In Italia 2,2 milioni di famiglie vivono senza redditi da lavoro. Le famiglie «jobless» sono passate dal 9,4% del 2004 al 14,2% dell’anno scorso e nel Mezzogiorno raggiungono il 24,5%, quasi un nucleo su quattro. La quota scende all’8,2% al Nord e al 11,5% al Centro. L’incremento ha riguardato le famiglie giovani rispetto alle adulte: tra le prime l’incidenza è raddoppiata dal 6,7% al 13%, tra le seconde è passata dal 12,7% al 15,1%.
Mercato del lavoro incerto. Nel 2016 l’andamento dei prezzi "appare ancora molto debole» e quello del mercato del lavoro «è incerto». La ripresa dei consumi risulta insufficiente a bilanciare il calo dei prezzi energetici. Allo stesso tempo, il mercato del lavoro nei primi tre mesi 2016 mostra una sostanziale stabilità degli occupati. Le persone che vorrebbero lavorare ma che non hanno un impiego sono in Italia 6,5 milioni. «Il tasso di mancata partecipazione (che comprende disoccupati e inattivi disponibili a lavorare) scende dal 22,9% del 2014 al 22,5% ma è ancora molto sopra il livello medio Ue (12,7%). Sommando i disoccupati e le forze di lavoro potenziali, le persone che vorrebbero lavorare sono 6,5 milioni nel 2015», si legge.
I minori i più penalizzati. I minori sono i soggetti che hanno pagato il prezzo più elevato della crisi in termini di povertà e deprivazione, scontando un peggioramento della loro condizione relativa anche rispetto alle generazioni più anziane. L’incidenza di povertà relativa per i minori, che tra il 1997 e il 2011 aveva oscillato su valori attorno all’11-12%, ha raggiunto il 19% nel 2014. Al contrario, tra gli anziani - che nel 1997 presentavano un’incidenza di povertà di oltre 5 punti percentuali superiore a quella dei minori - si è osservato un progressivo miglioramento che è proseguito fino al 2014 quando l’incidenza tra gli anziani è di 10 punti percentuali inferiore a quella dei più giovani.
Per i minori il rischio di essere poveri è associato, in primo luogo, alla ripartizione geografica di residenza e al titolo di studio della persona di riferimento in famiglia.
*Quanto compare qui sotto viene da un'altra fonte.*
==> config.mk <==
export PLATFORM = sky130hd
export DESIGN_NAME = structured_grid_cell_corner_ids_core
export DESIGN_NICKNAME = d
export VERILOG_FILES = /design/src/sv/sgcc_pkg.sv /design/src/sv/sgcc_cfg_regs.sv /design/src/sv/sgcc_geom.sv /design/src/sv/sgcc_addr.sv /design/src/sv/structured_grid_cell_corner_ids_core.sv
export SDC_FILE = /design/constraint.sdc
export NUM_CORES = 2
export LEC_CHECK = 0
export ABC_AREA = 1
export BUFFER_PORTS_ARGS = -buffer_cell sky130_fd_sc_hd__buf_2
export CAP_MARGIN = 20
export CELL_PAD_IN_SITES_DETAIL_PLACEMENT = 0
export CELL_PAD_IN_SITES_GLOBAL_PLACEMENT = 2
export CORE_ASPECT_RATIO = 1.4
export CORE_MARGIN = 1.5
export CORE_UTILIZATION = 37
export DETAILED_ROUTE_END_ITERATION = 10
export MAX_ROUTING_LAYER = met4
export PLACE_DENSITY = 0.79
export SYNTH_ARGS = -nofsm -noshare
export SYNTH_HDL_FRONTEND = slang
export SYNTH_SLANG_ARGS = --single-unit
==> constraint.sdc <==
create_clock -name clk -period 8 [get_ports clk]
set_clock_uncertainty 0.15 [all_clocks]
set_input_delay 1.6 -clock clk [delete_from_list [all_inputs] [get_ports clk]]
set_output_delay 1.6 -clock clk [all_outputs]
set_load 0.005 [all_outputs]
[src/rtl/whp_pkg.sv]
// whp_pkg: shared types and constants of the wav header parser
// no dependencies; used by the step logic, the top level and the bench
`timescale 1ns / 1ps

package whp_pkg;

  // parse phase
  typedef enum logic [1:0] {
    PH_RIFF = 2'd0,
    PH_HDR  = 2'd1,
    PH_FMT  = 2'd2,
    PH_SKIP = 2'd3
  } phase_e;

  // result status codes
  typedef enum logic [2:0] {
    ST_OK         = 3'd0,
    ST_NOT_WAVE   = 3'd1,
    ST_FMT_SHORT  = 3'd2,
    ST_NOT_PCM    = 3'd3,
    ST_NO_FMT     = 3'd4,
    ST_TRUNCATED  = 3'd5
  } status_e;

  // four-character tags, first byte in the top lane
  localparam logic [31:0] TAG_RIFF = 32'h5249_4646;
  localparam logic [31:0] TAG_WAVE = 32'h5741_5645;
  localparam logic [31:0] TAG_FMT  = 32'h666D_7420;
  localparam logic [31:0] TAG_DATA = 32'h6461_7461;

  localparam logic [31:0] FMT_BODY_LEN = 32'd16;
  localparam logic [15:0] PCM_TAG      = 16'd1;

  // byte positions inside each phase
  localparam logic [3:0] POS_RIFF_TAG_LAST = 4'd3;
  localparam logic [3:0] POS_RIFF_LAST     = 4'd11;
  localparam logic [3:0] POS_HDR_TAG_END   = 4'd4;
  localparam logic [3:0] POS_HDR_LAST      = 4'd7;
  localparam logic [3:0] POS_FMT_TAG_END   = 4'd2;
  localparam logic [3:0] POS_FMT_CH_HI     = 4'd3;
  localparam logic [3:0] POS_FMT_RATE_LO   = 4'd4;
  localparam logic [3:0] POS_FMT_RATE_END  = 4'd8;
  localparam logic [3:0] POS_FMT_BITS_LO   = 4'd14;
  localparam logic [3:0] POS_FMT_LAST      = 4'd15;

  // parser state
  typedef struct packed {
    phase_e      phase;
    logic [3:0]  byte_position;
    logic [31:0] tag_shift;
    logic [31:0] chunk_length;
    logic [31:0] skip_remaining;
    logic        pad_pending;
    logic        format_seen;
    logic [15:0] channels_held;
    logic [31:0] rate_held;
    logic [15:0] bits_held;
    logic        finished;
  } parse_state_t;

  localparam parse_state_t PARSE_CLEAR = '{
    phase:          PH_RIFF,
    byte_position:  4'd0,
    tag_shift:      32'd0,
    chunk_length:   32'd0,
    skip_remaining: 32'd0,
    pad_pending:    1'b0,
    format_seen:    1'b0,
    channels_held:  16'd0,
    rate_held:      32'd0,
    bits_held:      16'd0,
    finished:       1'b0
  };

  // one result word
  typedef struct packed {
    status_e     status;
    logic [15:0] channel_count;
    logic [31:0] samp_rate;
    logic [15:0] sample_bits;
    logic [31:0] data_size;
  } result_t;

endpackage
I minori del Mezzogiorno e quelli che vivono in famiglie con a capo una persona che ha al massimo la licenza elementare presentano, infatti - rileva l’Istat - un rischio di povertà relativa circa quattro volte superiore, rispettivamente, a quello dei residenti nel Nord e a coloro che vivono con una persona di riferimento almeno diplomata.
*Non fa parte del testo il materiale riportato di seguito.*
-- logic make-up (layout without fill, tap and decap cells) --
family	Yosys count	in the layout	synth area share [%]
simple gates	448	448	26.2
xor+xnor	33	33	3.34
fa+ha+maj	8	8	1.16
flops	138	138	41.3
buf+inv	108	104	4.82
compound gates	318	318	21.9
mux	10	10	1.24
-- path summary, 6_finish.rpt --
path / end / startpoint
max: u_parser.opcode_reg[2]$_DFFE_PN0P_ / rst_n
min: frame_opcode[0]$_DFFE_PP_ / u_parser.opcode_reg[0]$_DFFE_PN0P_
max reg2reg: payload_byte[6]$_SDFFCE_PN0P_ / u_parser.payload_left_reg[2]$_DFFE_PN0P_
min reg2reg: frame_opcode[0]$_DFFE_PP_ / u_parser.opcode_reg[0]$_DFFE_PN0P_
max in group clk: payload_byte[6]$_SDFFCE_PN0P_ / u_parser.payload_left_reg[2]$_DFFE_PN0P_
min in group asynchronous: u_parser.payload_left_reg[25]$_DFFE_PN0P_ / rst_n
`src/hw/rtl/wf23_pkg.sv`:
```
// Shared types, register codes and constants for the Winograd F(2,3) output requantizer.
`timescale 1ns / 1ps

package wf23_pkg;

  localparam int NUM_LANES = 4;
  localparam int ADDR_W = 5;
  localparam int SUM_SHIFT = 2;
  localparam int PROD_SHIFT = 31;

  localparam logic [1:0] LAST_ROW = 2'd3;

  localparam logic [30:0] MULT_RESET = 31'h4000_0000;
  localparam logic [4:0] SHIFT_RESET = 5'd0;
  localparam logic [7:0] ZP_RESET = 8'd0;
  localparam logic [7:0] LOW_RESET = 8'd0;
  localparam logic [7:0] HIGH_RESET = 8'd255;

  typedef logic signed [31:0] word_t;

  typedef enum logic [2:0] {
    REG_MULT = 3'd0,
    REG_SHIFT = 3'd1,
    REG_ZP = 3'd2,
    REG_LOW = 3'd3,
    REG_HIGH = 3'd4
  } reg_idx_t;

  typedef struct packed {
    logic signed [31:0] tile_col0;
    logic signed [31:0] tile_col1;
    logic signed [31:0] tile_col2;
    logic signed [31:0] tile_col3;
    logic signed [31:0] chan_bias;
  } in_item_t;

  typedef struct packed {
    logic [7:0] out_r0c0;
    logic [7:0] out_r0c1;
    logic [7:0] out_r1c0;
    logic [7:0] out_r1c1;
  } out_item_t;

  typedef struct packed {
    logic [30:0] multiplier;
    logic [4:0] shift;
    logic [7:0] zero_point;
    logic [7:0] clamp_low;
    logic [7:0] clamp_high;
  } cfg_t;

endpackage

```
`src/hw/rtl/wf23_accum.sv`:
```
// Row accumulator that applies the F(2,3) transform and captures finished tiles.
`timescale 1ns / 1ps

module wf23_accum import wf23_pkg::*; (
  input  logic     clk,
  input  logic     rst,
  input  in_item_t item,
  input  logic     accept,
  input  logic     adv,
  output logic     ready,
  output logic     s0_valid,
  output word_t    s0_sum [NUM_LANES],
  output word_t    s0_bias
);

  logic [1:0] row;
  word_t ps [NUM_LANES];
  word_t ps_next [NUM_LANES];
  word_t col_a;
  word_t col_b;
  logic last;

  assign col_a = item.tile_col0 + item.tile_col1 + item.tile_col2;
  assign col_b = item.tile_col1 - item.tile_col2 - item.tile_col3;
  assign last = (row == LAST_ROW);
  assign ready = !last || adv;

  always_comb begin
    ps_next = ps;
    case (row)
      2'd0: begin
        ps_next[0] = ps[0] + col_a;
        ps_next[1] = ps[1] + col_b;
      end
      2'd1: begin
        ps_next[0] = ps[0] + col_a;
        ps_next[1] = ps[1] + col_b;
        ps_next[2] = ps[2] + col_a;
        ps_next[3] = ps[3] + col_b;
      end
      2'd2: begin
        ps_next[0] = ps[0] + col_a;
        ps_next[1] = ps[1] + col_b;
        ps_next[2] = ps[2] - col_a;
        ps_next[3] = ps[3] - col_b;
      end
      2'd3: begin
        ps_next[2] = ps[2] - col_a;
        ps_next[3] = ps[3] - col_b;
      end
      default: begin
        ps_next = ps;
      end
    endcase
  end

  always_ff @(posedge clk) begin
    if (rst) begin
      row <= '0;
      ps <= '{default: '0};
      s0_valid <= 1'b0;
    end else begin
      if (accept) begin
        row <= row + 2'd1;
        if (last) begin
          ps <= '{default: '0};
        end else begin
          ps <= ps_next;
        end
      end
      if (adv) begin
        s0_valid <= accept && last;
      end
    end
  end

  always_ff @(posedge clk) begin
    if (accept && last) begin
      s0_sum <= ps_next;
      s0_bias <= item.chan_bias;
    end
  end

endmodule

```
Il legame tra povertà e ripartizione geografica si è allentato nel tempo, anche per effetto della presenza di stranieri nel Nord. Lo stesso accade per il nesso con il titolo di studio della persona di riferimento. È tornata a essere determinante la possibilità di avere un’occupazione piuttosto che il tipo di occupazione come era invece avvenuto con l'emergere dei working poor, soprattutto negli anni pre-crisi. Ne deriva un aumento dell’associazione tra povertà e numero di disoccupati, soprattutto se il minore vive con almeno due persone in cerca di occupazione.